ウトウト眠ってしまって。

…ガハッ!!

朝、慌てて目を覚ます。

静か過ぎて、寝過ごした。

いつも輝は7時頃にはゴソゴソ下で、物音を立てていて、私はそれで起きてたから。

時計を見て、ビックリして悲鳴を上げた。

「キャーーッ!!嘘だろぉぉ!!」

8時過ぎてるし…。

とりあえず動揺しながら営業所へと欠勤の連絡を入れた。

仮病ってやつ。

慌てて着替えて、慌てて部屋を飛び出す。

何やってんのよ、私は!!

どうして、こういう時に呑気に寝坊なんてしちゃうんだろう?!

電車に息を切らしながら、乗り込んで新幹線の出ている駅まで行く。

時間がどんどん過ぎて。

気が付けば、9時を過ぎていた。

人混みを掻き分けながら、輝の姿を必死で探した。

静岡行き9時52分発、こだま…。

どうしよう…見つからない。

時間はもう、9時30分になる。

『衝動的でもいい』

銭湯で出会った女性の言葉を思い出して、操られるように新幹線の切符を買う。

『衝動的な自分が本当の自分で、必ず彼もそれを受け止めて衝動的に返してくれる』

私はその言葉を、信じたい。

輝を信じる。

自分の信念を貫くように、輝を愛していく事を貫く!

私は改札を通り抜けて、輝を探す!

私は無意識にスマホを取り出して、親に電話を掛けた。

輝を探しながら、決めた事…。

「もしもし、お母さん?…私ね、結婚したい人が居るの…。

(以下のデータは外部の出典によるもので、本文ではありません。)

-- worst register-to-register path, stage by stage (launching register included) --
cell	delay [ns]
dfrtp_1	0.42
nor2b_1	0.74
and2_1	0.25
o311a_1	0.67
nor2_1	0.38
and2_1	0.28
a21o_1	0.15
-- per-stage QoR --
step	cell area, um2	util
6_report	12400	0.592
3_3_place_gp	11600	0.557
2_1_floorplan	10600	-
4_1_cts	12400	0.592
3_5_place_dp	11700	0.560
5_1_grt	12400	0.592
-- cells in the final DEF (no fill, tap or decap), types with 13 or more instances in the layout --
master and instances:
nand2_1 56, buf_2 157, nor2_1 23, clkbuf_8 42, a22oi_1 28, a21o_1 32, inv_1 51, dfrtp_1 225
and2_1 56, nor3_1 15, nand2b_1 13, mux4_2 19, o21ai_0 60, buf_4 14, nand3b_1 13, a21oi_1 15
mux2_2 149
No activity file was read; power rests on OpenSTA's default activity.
File: config.mk
export PLATFORM = sky130hd
export DESIGN_NAME = phy_coding
export DESIGN_NICKNAME = d
export VERILOG_FILES = /design/src/rtl/phy_coding_pkg.sv /design/src/rtl/phy_coding.sv
export VERILOG_INCLUDE_DIRS = /design/src /design/src/rtl
export SDC_FILE = /design/constraint.sdc
export NUM_CORES = 1
export LEC_CHECK = 0
export ABC_AREA = 1
export BUFFER_PORTS_ARGS = -buffer_cell sky130_fd_sc_hd__buf_2
export CAP_MARGIN = 25
export CORE_UTILIZATION = 51
export DETAILED_ROUTE_END_ITERATION = 10
export GPL_ROUTABILITY_DRIVEN = 1
export PLACE_DENSITY_LB_ADDON = 0.25
export SETUP_SLACK_MARGIN = 0.2
export SLEW_MARGIN = 20
export SYNTH_ARGS = -nofsm -noshare
export SYNTH_HDL_FRONTEND = slang
export SYNTH_SLANG_ARGS = --single-unit
export TNS_END_PERCENT = 30
File: constraint.sdc
create_clock -name mclk -period 2.1 [get_ports mclk]
set_input_delay 0.21 -clock mclk [delete_from_list [all_inputs] [get_ports mclk]]
set_output_delay 0.21 -clock mclk [all_outputs]
set_load 0.01 [all_outputs]
File: src/rtl/phy_coding_map.svh
`ifndef PHY_CODING_MAP_SVH
`define PHY_CODING_MAP_SVH
`define REG_FBC_OFF  8'h00
`define REG_FC4_OFF  8'h04
`define REG_CBC_OFF  8'h08
`define REG_CC4_OFF  8'h0c
`define REG_ATC_OFF  8'h10
`define REG_STAT_OFF 8'h14
`define BC_FEF_DIS   2
`define BC_DUPLEX    8
`define BC_AN_EN     12
`define BC_SPEED     13
`define PD_BIT       11
`define C4_FEF_DIS   12
`define C4_XO_DIS    10
`define C4_XO_FORCE  9
`define C4_XO_STD    7
`define C4_FLOW      4
`define ATC_LED_LO   6
`define BC_RST       16'h3100
`define C4_RST       16'h0000
`define ATC_RST      16'h0040
`define FEF_ONES     7'h54
`define SCR_SEED     11'h7ff
`define DSC_LOCK     5'h14
`define CLK_MHZ      100
`define XO_WAIT_US   100
`define XO_WAIT_CYC  (`XO_WAIT_US * `CLK_MHZ)
`define CG_IDLE      5'h1f
`define CG_J         5'h18
`define CG_K         5'h11
`define CG_T         5'h0d
`define JK_PAIR      10'h311
`define LVL_ZERO     2'h0
`define LVL_PLUS     2'h1
`define LVL_MINUS    2'h3
`endif

File: src/rtl/phy_coding_pkg.sv
`default_nettype none
package phy_coding_pkg;
   typedef enum logic [2:0] {tx_idle, tx_j, tx_k, tx_data, tx_t, tx_r} tx_state_t;
   typedef enum logic [1:0] {sd_none, sd_fault, sd_signal} sd_class_t;
endpackage
`default_nettype wire

File: src/rtl/phy_coding.sv
// Our own choices: the APB register port and the address map.
`default_nettype none
`include "phy_coding_map.svh"
module phy_coding #(
   parameter int XO_WAIT = `XO_WAIT_CYC
) (
   input  wire logic       mclk,
   input  wire logic       rst,
   input  wire logic       psel,
   input  wire logic       penable,
   input  wire logic       pwrite,
   input  wire logic [7:0] paddr,
   input  wire logic [31:0] pwdata,
   output logic [31:0]     prdata,
   output logic            pready,
   output logic            pslverr,
   input  wire logic       chip_power_down_n,
   input  wire logic       line_clk,
   input  wire logic       sd_above_low,
   input  wire logic       sd_above_high,
   input  wire logic       fiber_speed_select,
   input  wire logic       fiber_rx,
   input  wire logic [1:0] cu_pair1_rx,
   input  wire logic [1:0] cu_pair2_rx,
   input  wire logic       tx_en,
   input  wire logic [3:0] tx_data,
   output logic            tx_take,
   output logic            rx_dv,
   output logic            rx_er,
   output logic            rx_stb,
   output logic [3:0]      rx_data,
   output logic            rx_clk10,
   output logic            rx_bit10,
   output logic [1:0]      cu_pair1_tx,
   output logic [1:0]      cu_pair2_tx,
   output logic            fiber_tx,
   output logic            mdix,
   output logic            an_enable,
   output logic            speed_100,
   output logic            full_duplex,
   output logic            pause_allow,
   output logic            far_end_fault,
   output logic            fiber_pd,
   output logic            copper_pd,
   output logic            chip_off,
   output logic [1:0]      led_drive
);
   function automatic logic [4:0] enc(input logic [3:0] n);
      case (n)
         4'h0: enc = 5'h1e;  4'h1: enc = 5'h09;  4'h2: enc = 5'h14;  4'h3: enc = 5'h15;
         4'h4: enc = 5'h0a;  4'h5: enc = 5'h0b;  4'h6: enc = 5'h0e;  4'h7: enc = 5'h0f;
         4'h8: enc = 5'h12;  4'h9: enc = 5'h13;  4'ha: enc = 5'h16;  4'hb: enc = 5'h17;
         4'hc: enc = 5'h1a;  4'hd: enc = 5'h1b;  4'he: enc = 5'h1c;  default: enc = 5'h1d;
      endcase
   endfunction

   // returns {valid, nibble}
   function automatic logic [4:0] dec(input logic [4:0] g);
      logic [4:0] r;
      r = 5'h00;
      for (int i = 0; i < 16; i++) begin
         if (enc(4'(i)) == g) r = {1'b1, 4'(i)};
      end
      return r;
   endfunction

   function automatic logic mapped(input logic [7:0] a);
      return a <= `REG_STAT_OFF && a[1:0] == 2'h0;
   endfunction

   // pins: 0 pdn, 1 clk, 2 sd low, 3 sd high, 4 speed, 5 fiber rx, 7:6 pair1, 9:8 pair2
   logic [9:0] pin_s1_r, pin_s2_r;
   logic       clk_d_r;
   always_ff @(posedge mclk) begin
      if (rst) begin
         // power-down pin rests high: a low reset value would fake a power-down after reset
         pin_s1_r <= 10'h001;
         pin_s2_r <= 10'h001;
         clk_d_r  <= 1'b0;
      end else begin
         pin_s1_r <= {cu_pair2_rx, cu_pair1_rx, fiber_rx, fiber_speed_select,
                      sd_above_high, sd_above_low, line_clk, chip_power_down_n};
         pin_s2_r <= pin_s1_r;
         clk_d_r  <= pin_s2_r[1];
      end
   end
   logic tick;
   assign tick = pin_s2_r[1] & ~clk_d_r;

   logic reg_rst;
   assign reg_rst = rst | ~pin_s2_r[0];

   phy_coding_pkg::sd_class_t sd_class;
   always_comb begin
      if (pin_s2_r[3])      sd_class = phy_coding_pkg::sd_signal;
      else if (pin_s2_r[2]) sd_class = phy_coding_pkg::sd_fault;
      else                  sd_class = phy_coding_pkg::sd_none;
   end

   // registers
   logic [15:0] fbc_r, fc4_r, cbc_r, cc4_r, atc_r;
   logic        acc;
   assign acc = psel & penable & pready;
   always_ff @(posedge mclk) begin
      if (reg_rst) begin
         fbc_r <= `BC_RST;
         fc4_r <= `C4_RST;
         cbc_r <= `BC_RST;
         cc4_r <= `C4_RST;
         atc_r <= `ATC_RST;
      end else if (acc && pwrite) begin
         case (paddr)
            `REG_FBC_OFF: fbc_r <= pwdata[15:0];
            `REG_FC4_OFF: fc4_r <= pwdata[15:0];
            `REG_CBC_OFF: cbc_r <= pwdata[15:0];
            `REG_CC4_OFF: cc4_r <= pwdata[15:0];
            `REG_ATC_OFF: atc_r <= pwdata[15:0];
            default: ;
         endcase
      end
   end

   logic fiber, fef_on, halt, dsc_lock_r, in_frame_r;
   assign fiber  = sd_class != phy_coding_pkg::sd_none;
   assign fef_on = sd_class == phy_coding_pkg::sd_fault &&
                   !fbc_r[`BC_FEF_DIS] && !fc4_r[`C4_FEF_DIS];
   assign halt   = reg_rst | (fiber ? fiber_pd : copper_pd);

   logic [31:0] rd_val;
   always_comb begin
      case (paddr)
         `REG_FBC_OFF:  rd_val = {16'h0000, fbc_r};
         `REG_FC4_OFF:  rd_val = {16'h0000, fc4_r};
         `REG_CBC_OFF:  rd_val = {16'h0000, cbc_r};
         `REG_CC4_OFF:  rd_val = {16'h0000, cc4_r};
         `REG_ATC_OFF:  rd_val = {16'h0000, atc_r};
         `REG_STAT_OFF: rd_val = {26'h0000000, in_frame_r, dsc_lock_r, mdix,
                                  far_end_fault, fiber, sd_class == phy_coding_pkg::sd_signal};
         default:       rd_val = 32'h00000000;
      endcase
   end

   // one wait state: ready is registered at the end of the first access cycle and seen in the second
   always_ff @(posedge mclk) begin
      if (rst) begin
         pready  <= 1'b0;
         prdata  <= 32'h00000000;
         pslverr <= 1'b0;
      end else begin
         pready <= psel & penable & ~pready;
         if (psel && penable && !pready) begin
            prdata  <= pwrite ? 32'h00000000 : rd_val;
            pslverr <= ~mapped(paddr);
         end
      end
   end

   // port modes
   always_ff @(posedge mclk) begin
      if (reg_rst) begin
         an_enable     <= 1'b0;
         speed_100     <= 1'b0;
         full_duplex   <= 1'b0;
         pause_allow   <= 1'b0;
         far_end_fault <= 1'b0;
         fiber_pd      <= 1'b0;
         copper_pd     <= 1'b0;
         led_drive     <= 2'h0;
      end else begin
         an_enable     <= ~fiber & cbc_r[`BC_AN_EN];
         speed_100     <= fiber ? pin_s2_r[4] : (cbc_r[`BC_AN_EN] | cbc_r[`BC_SPEED]);
         full_duplex   <= fiber ? fbc_r[`BC_DUPLEX] : cbc_r[`BC_DUPLEX];
         pause_allow   <= (fiber ? fc4_r[`C4_FLOW] & fbc_r[`BC_DUPLEX]
                                 : cc4_r[`C4_FLOW] & cbc_r[`BC_DUPLEX]);
         far_end_fault <= fef_on;
         fiber_pd      <= fbc_r[`PD_BIT] | fc4_r[`PD_BIT];
         copper_pd     <= cbc_r[`PD_BIT] | cc4_r[`PD_BIT];
         led_drive     <= atc_r[`ATC_LED_LO+1:`ATC_LED_LO];
      end
   end

   always_ff @(posedge mclk) begin
      if (rst) chip_off <= 1'b0;
      else     chip_off <= ~pin_s2_r[0];
   end

   // transmit
   phy_coding_pkg::tx_state_t tx_state_r, tx_state_nxt;
   logic [4:0]  grp_r, grp_nxt;
   logic [2:0]  bit_cnt_r;
   logic [6:0]  fef_cnt_r;
   logic [10:0] scr_r;
   logic        nrzi_r, take_nxt, fef_idle, tx_nrz, scr_key, tx_scr;
   logic [1:0]  mlt_ph_r, mlt_lvl;

   always_comb begin
      tx_state_nxt = tx_state_r;
      grp_nxt      = `CG_IDLE;
      take_nxt     = 1'b0;
      case (tx_state_r)
         phy_coding_pkg::tx_idle: if (tx_en) begin
            tx_state_nxt = phy_coding_pkg::tx_j;
            grp_nxt      = `CG_J;
         end
         phy_coding_pkg::tx_j: begin
            tx_state_nxt = phy_coding_pkg::tx_k;
            grp_nxt      = `CG_K;
         end
         phy_coding_pkg::tx_k, phy_coding_pkg::tx_data: begin
            if (tx_en) begin
               tx_state_nxt = phy_coding_pkg::tx_data;
               grp_nxt      = enc(tx_data);
               take_nxt     = 1'b1;
            end else begin
               tx_state_nxt = phy_coding_pkg::tx_t;
               grp_nxt      = `CG_T;
            end
         end
         phy_coding_pkg::tx_t: begin
            tx_state_nxt = phy_coding_pkg::tx_r;
            grp_nxt      = 5'h07;
         end
         default: tx_state_nxt = phy_coding_pkg::tx_idle;
      endcase
   end

   assign fef_idle = fiber && fef_on && tx_state_r == phy_coding_pkg::tx_idle;
   assign tx_nrz   = fef_idle ? (fef_cnt_r != `FEF_ONES) : grp_r[4];
   assign scr_key  = scr_r[10] ^ scr_r[8];
   assign tx_scr   = fiber ? tx_nrz : tx_nrz ^ scr_key;

   always_ff @(posedge mclk) begin
      if (halt) begin
         tx_state_r <= phy_coding_pkg::tx_idle;
         grp_r      <= `CG_IDLE;
         bit_cnt_r  <= 3'h0;
         tx_take    <= 1'b0;
      end else begin
         tx_take <= 1'b0;
         if (tick) begin
            if (bit_cnt_r == 3'h4) begin
               tx_state_r <= tx_state_nxt;
               grp_r      <= grp_nxt;
               tx_take    <= take_nxt;
               bit_cnt_r  <= 3'h0;
            end else begin
               grp_r     <= {grp_r[3:0], 1'b0};
               bit_cnt_r <= bit_cnt_r + 3'h1;
            end
         end
      end
   end

   always_ff @(posedge mclk) begin
      if (halt) begin
         fef_cnt_r <= 7'h00;
         scr_r     <= `SCR_SEED;
         nrzi_r    <= 1'b0;
         mlt_ph_r  <= 2'h0;
      end else if (tick) begin
         if (fef_idle) fef_cnt_r <= (fef_cnt_r == `FEF_ONES) ? 7'h00 : fef_cnt_r + 7'h01;
         else          fef_cnt_r <= 7'h00;
         if (!fiber) scr_r <= {scr_r[9:0], scr_key};
         nrzi_r <= nrzi_r ^ tx_scr;
         if (!fiber && tx_scr) mlt_ph_r <= mlt_ph_r + 2'h1;
      end
   end

   always_comb begin
      case (mlt_ph_r)
         2'h1:    mlt_lvl = `LVL_PLUS;
         2'h3:    mlt_lvl = `LVL_MINUS;
         default: mlt_lvl = `LVL_ZERO;
      endcase
   end

   always_ff @(posedge mclk) begin
      if (halt) begin
         cu_pair1_tx <= `LVL_ZERO;
         cu_pair2_tx <= `LVL_ZERO;
         fiber_tx    <= 1'b0;
      end else begin
         cu_pair1_tx <= (fiber || mdix) ? `LVL_ZERO : mlt_lvl;
         cu_pair2_tx <= (fiber || !mdix) ? `LVL_ZERO : mlt_lvl;
         fiber_tx    <= fiber & nrzi_r;
      end
   end

   // receive
   logic [1:0]  rx_lvl, lvl_d_r;
   logic        rx_nrzi_r, nrzi_now, rx_nrz, dkey, plain;
   logic [10:0] dsc_r;
   logic [4:0]  lock_cnt_r, dgrp;
   logic [8:0]  sh_r;
   logic [2:0]  rx_cnt_r;
   assign rx_lvl   = mdix ? pin_s2_r[7:6] : pin_s2_r[9:8];
   assign nrzi_now = fiber ? pin_s2_r[5] : (rx_lvl != lvl_d_r) ^ rx_nrzi_r;
   assign rx_nrz   = nrzi_now ^ rx_nrzi_r;
   assign dkey     = dsc_r[10] ^ dsc_r[8];
   assign plain    = fiber ? rx_nrz : rx_nrz ^ dkey;
   assign dgrp     = dec({sh_r[3:0], plain});

   // descrambler locks by assuming idle ones while it trains
   always_ff @(posedge mclk) begin
      if (halt) begin
         lvl_d_r    <= `LVL_ZERO;
         rx_nrzi_r  <= 1'b0;
         dsc_r      <= `SCR_SEED;
         lock_cnt_r <= 5'h00;
         dsc_lock_r <= 1'b0;
      end else if (tick) begin
         lvl_d_r   <= rx_lvl;
         rx_nrzi_r <= nrzi_now;
         if (fiber) begin
            // unscrambled fiber idle would train the descrambler to all zeros
            dsc_r      <= `SCR_SEED;
            lock_cnt_r <= 5'h00;
            dsc_lock_r <= 1'b0;
         end else begin
            dsc_r <= {dsc_r[9:0], dsc_lock_r ? dkey : ~rx_nrz};
            if (!dsc_lock_r) begin
               lock_cnt_r <= (~rx_nrz == dkey) ? lock_cnt_r + 5'h01 : 5'h00;
               dsc_lock_r <= lock_cnt_r == `DSC_LOCK;
            end
         end
      end
   end

   always_ff @(posedge mclk) begin
      if (halt) begin
         sh_r       <= 9'h000;
         in_frame_r <= 1'b0;
         rx_cnt_r   <= 3'h0;
         rx_dv      <= 1'b0;
         rx_er      <= 1'b0;
         rx_stb     <= 1'b0;
         rx_data    <= 4'h0;
      end else begin
         rx_stb <= 1'b0;
         if (tick && (fiber || dsc_lock_r)) begin
            sh_r <= {sh_r[7:0], plain};
            if (!in_frame_r) begin
               rx_er <= 1'b0;
               if ({sh_r, plain} == `JK_PAIR) begin
                  in_frame_r <= 1'b1;
                  rx_cnt_r   <= 3'h0;
               end
            end else if (rx_cnt_r != 3'h4) begin
               rx_cnt_r <= rx_cnt_r + 3'h1;
            end else begin
               rx_cnt_r <= 3'h0;
               if ({sh_r[3:0], plain} == `CG_T || {sh_r[3:0], plain} == `CG_IDLE) begin
                  in_frame_r <= 1'b0;
                  rx_dv      <= 1'b0;
                  rx_er      <= {sh_r[3:0], plain} == `CG_IDLE;
               end else begin
                  rx_dv   <= 1'b1;
                  rx_data <= dgrp[3:0];
                  rx_er   <= ~dgrp[4];
                  rx_stb  <= 1'b1;
               end
            end
         end
      end
   end

   // 10 Mb/s: line clock carries two half bits per data bit
   logic half_r;
   always_ff @(posedge mclk) begin
      if (halt) begin
         rx_clk10 <= 1'b0;
         half_r   <= 1'b0;
         rx_bit10 <= 1'b0;
      end else if (tick) begin
         rx_clk10 <= ~rx_clk10;
         half_r   <= ~half_r;
         if (half_r && !speed_100)
            rx_bit10 <= fiber ? pin_s2_r[5] : rx_lvl == `LVL_PLUS;
      end
   end

   // crossover: flip pairs after a quiet spell on the receive pair
   logic [$clog2(XO_WAIT+1)-1:0] quiet_r;
   always_ff @(posedge mclk) begin
      if (halt) begin
         quiet_r <= '0;
         mdix    <= 1'b0;
      end else if (fiber) begin
         quiet_r <= '0;
         mdix    <= 1'b0;
      end else if (cc4_r[`C4_XO_DIS]) begin
         quiet_r <= '0;
         mdix    <= cc4_r[`C4_XO_FORCE];
      end else if (tick && rx_lvl != lvl_d_r) begin
         quiet_r <= '0;
      end else if (quiet_r == ($clog2(XO_WAIT+1))'(XO_WAIT)) begin
         quiet_r <= '0;
         if (!cc4_r[`C4_XO_STD] || scr_r[0]) mdix <= ~mdix;
      end else begin
         quiet_r <= quiet_r + 1'b1;
      end
   end
endmodule
`default_nettype wire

その人と静岡に行くから…勝手だけど、ごめん…また、連絡する…」

自分の信念の決意を誰かに報告して、気持ちを固めたくて。

時間を確認しながら、ホームを走りながら探した。

輝の乗る新幹線がホームに入って来て、気持ちがいっそ焦る。

ここからは、もう一瞬の判断で決めていくしかない。

先に新幹線に乗って、中で探そう。

と、乗り込む瞬間キヨスクから輝が慌てて出て来た。

そして新幹線に乗り込んだのが見えたのだ。

輝っ!!

車掌が笛を鳴らして合図を送るから、私はダッシュで輝の乗り込んだ車内へと飛び込んで、

「輝っ!!」

扉が締まり、大声で輝の背中にしがみついた。

輝はビクッと背中を揺らした。

「輝っ…輝っ…やっぱり輝と別れたくないし…輝が大好きだよっ…輝っ…」

ゆっくり振り返って、驚いた表情をされた。

「としこ?!…」

すぐに私を抱き締めて、

「なんで?!なんで、居るんだよ?!」

「追い掛けて来たからに決まってんでしょ!…キヨスクなんかで、時間潰してんだもん…フェイント掛けるなんて…ひどいよぉ…」

輝は笑わないで、グチャグチャな私を真っ直ぐに見つめていた。